Examples of visible or intrinsic metadata include the web page's title, subject, and section headings, which provide a direct representation of the web page's topic and domain. Within the web page, the author may include as tags his name, company, keywords, and an expiry date for reference purposes, all of which are not immediately visible to the user. These metadata fields are also typically created by the author(s) of the web page and can be considered as manually determined metadata. Other intrinsic metadata that generally is not defined by tags within the code for the page include the location at which the web page is stored and can be retrieved from (e.g., a uniform resource locator (URL) if the page is located on the Internet), the size of the web page (i.e., as measured in bytes, paragraphs, viewable pages, etc), security information, a number of images, and a number of links. These intrinsic metadata can be considered as automatically generated metadata because the metadata information can be automatically generated from the web page content. Thus, when the online content is retrieved by the system 102 and presented to the user, the metadata monitor 130 can extract intrinsic metadata from metadata tags embedded in the content and can generate metadata associated with static characteristics of the content.

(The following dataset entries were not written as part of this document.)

$ cat src/rtl/uart_robot_tx_arbiter.sv
// Round-robin frame scheduler sharing one wide-frame UART transmitter between
// NUM_REQ command sources, with a completion watchdog and an inter-frame gap.
module uart_robot_tx_arbiter #(
  parameter  int NUM_REQ        = 4,
  parameter  int DATA_WIDTH     = 112,
  parameter  int GAP_CYCLES     = 4340,
  parameter  int TIMEOUT_CYCLES = 100000,
  localparam int GW             = (NUM_REQ > 1) ? $clog2(NUM_REQ) : 1
) (
  input  logic                          sys_clk,
  input  logic                          sys_rst_n,
  input  logic [NUM_REQ-1:0]            req_valid,
  input  logic [NUM_REQ*DATA_WIDTH-1:0] req_data,
  output logic [NUM_REQ-1:0]            req_ready,
  output logic [DATA_WIDTH-1:0]         tx_data,
  output logic                          tx_flag,
  input  logic                          tx_done,
  output logic                          busy,
  output logic [GW-1:0]                 grant_id,
  output logic                          frame_done,
  output logic                          timeout_err
);
  localparam int TW = $clog2(TIMEOUT_CYCLES + 1);
  localparam int CW = (GAP_CYCLES > 0) ? $clog2(GAP_CYCLES + 1) : 1;
  localparam logic [TW-1:0] TMR_LAST = TW'(TIMEOUT_CYCLES - 1);
  localparam logic [CW-1:0] GAP_LAST = CW'((GAP_CYCLES > 0) ? GAP_CYCLES - 1 : 0);
  localparam logic [GW-1:0] LAST_RST = GW'(NUM_REQ - 1);

  typedef enum logic [1:0] {IDLE, WAIT_DONE, GAP} state_t;

  state_t                 state_q, state_d;
  logic [GW-1:0]          last_q, last_d, grant_q, grant_d, win_id;
  logic [TW-1:0]          timer_q, timer_d;
  logic [CW-1:0]          gap_q, gap_d;
  logic [DATA_WIDTH-1:0]  data_q, data_d;
  logic [NUM_REQ-1:0]     ready_q, ready_d;
  logic                   flag_q, flag_d, fdone_q, fdone_d, terr_q, terr_d;
  logic                   busy_q, busy_d, win_vld;

  // First pending requester searching upward from the one after the last winner.
  always_comb begin
    int            j;
    logic [GW-1:0] cand;
    j       = 0;
    cand    = '0;
    win_vld = 1'b0;
    win_id  = '0;
    for (int k = 1; k <= NUM_REQ; k++) begin
      j = int'(last_q) + k;
      if (j >= NUM_REQ) j = j - NUM_REQ;
      cand = GW'(j);
      if (!win_vld && req_valid[cand]) begin
        win_vld = 1'b1;
        win_id  = cand;
      end
    end
  end

  always_comb begin
    state_d = state_q;
    last_d  = last_q;
    timer_d = timer_q;
    gap_d   = gap_q;
    data_d  = data_q;
    grant_d = grant_q;
    ready_d = '0;
    flag_d  = 1'b0;
    fdone_d = 1'b0;
    terr_d  = 1'b0;
    case (state_q)
      IDLE: begin
        if (win_vld) begin
          data_d          = req_data[int'(win_id)*DATA_WIDTH +: DATA_WIDTH];
          grant_d         = win_id;
          last_d          = win_id;
          ready_d[win_id] = 1'b1;
          flag_d          = 1'b1;
          timer_d         = '0;
          state_d         = WAIT_DONE;
        end
      end
      WAIT_DONE: begin
        // The watchdog window opens after the start-pulse cycle, so the
        // expiry pulse lands TIMEOUT_CYCLES+1 cycles after tx_flag.
        if (!flag_q) timer_d = timer_q + 1'b1;
        if (tx_done || (!flag_q && timer_q == TMR_LAST)) begin
          fdone_d = tx_done;
          terr_d  = !tx_done;
          gap_d   = '0;
          state_d = (GAP_CYCLES == 0) ? IDLE : GAP;
        end
      end
      GAP: begin
        if (gap_q == GAP_LAST) state_d = IDLE;
        else                   gap_d   = gap_q + 1'b1;
      end
      default: state_d = IDLE;
    endcase
    busy_d = (state_d != IDLE);
  end

  always_ff @(posedge sys_clk or negedge sys_rst_n) begin
    if (!sys_rst_n) begin
      state_q <= IDLE;
      last_q  <= LAST_RST;
      timer_q <= '0;
      gap_q   <= '0;
      data_q  <= '0;
      grant_q <= '0;
      ready_q <= '0;
      flag_q  <= 1'b0;
      fdone_q <= 1'b0;
      terr_q  <= 1'b0;
      busy_q  <= 1'b0;
    end else begin
      state_q <= state_d;
      last_q  <= last_d;
      timer_q <= timer_d;
      gap_q   <= gap_d;
      data_q  <= data_d;
      grant_q <= grant_d;
      ready_q <= ready_d;
      flag_q  <= flag_d;
      fdone_q <= fdone_d;
      terr_q  <= terr_d;
      busy_q  <= busy_d;
    end
  end

  assign req_ready   = ready_q;
  assign tx_data     = data_q;
  assign tx_flag     = flag_q;
  assign busy        = busy_q;
  assign grant_id    = grant_q;
  assign frame_done  = fdone_q;
  assign timeout_err = terr_q;

endmodule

Metadata can also be generated based on the user's association or activity with the content. In one implementation, if the user retrieves a web page from the Internet for viewing, the metadata monitor 130 can maintain a history of the usage of that web page, and the history of usage can be used to generate activity metadata. For example, metadata concerning the amount of scrolling within a web page, the number of times the user clicks on links in the web page, and the amount of information entered into the web page can be generated automatically by the metadata monitor 130. If the user enters comments about the web page locally, such comments also can be maintained as metadata associated with the web page. In addition, the metadata monitor 130 can monitor the number of times the web page has been accessed and the date and time of the last access.
Thus, metadata can be categorized as intrinsic metadata that exists at the time of the web page's creation, i.e., intrinsic metadata that belongs as part of the web page implicitly, or as extrinsic metadata that is generated through the user's activity and interactions with of the content and potential local modifications and additions to the content. Some examples of intrinsic metadata include the web page's title, author, category, and the company name, keywords associated with the page (e.g., as metadata tags), the expiry date of the page, the URL at which the page is stored, the size of the page, the number of images in the page, and the number of links in the page. Some examples of extrinsic metadata include the user-generated comments or highlighting on the web page, the number of times the page has been accessed by the user, the date and time of last access to the page by the user, the location at which the user accessed the page (e.g., if the page is accessed through a portable device that includes a location-identifying service, such as a global positioning services, then the user's location during access to online content can be identified; alternatively the IP address from which the user accesses the content can identify the user's location), the number of local revisions to the page, the number of times the user has clicked on the page, the amount of scrolling through the page performed by the user, and the amount of text entered into the page (e.g., when filling out a web-based form).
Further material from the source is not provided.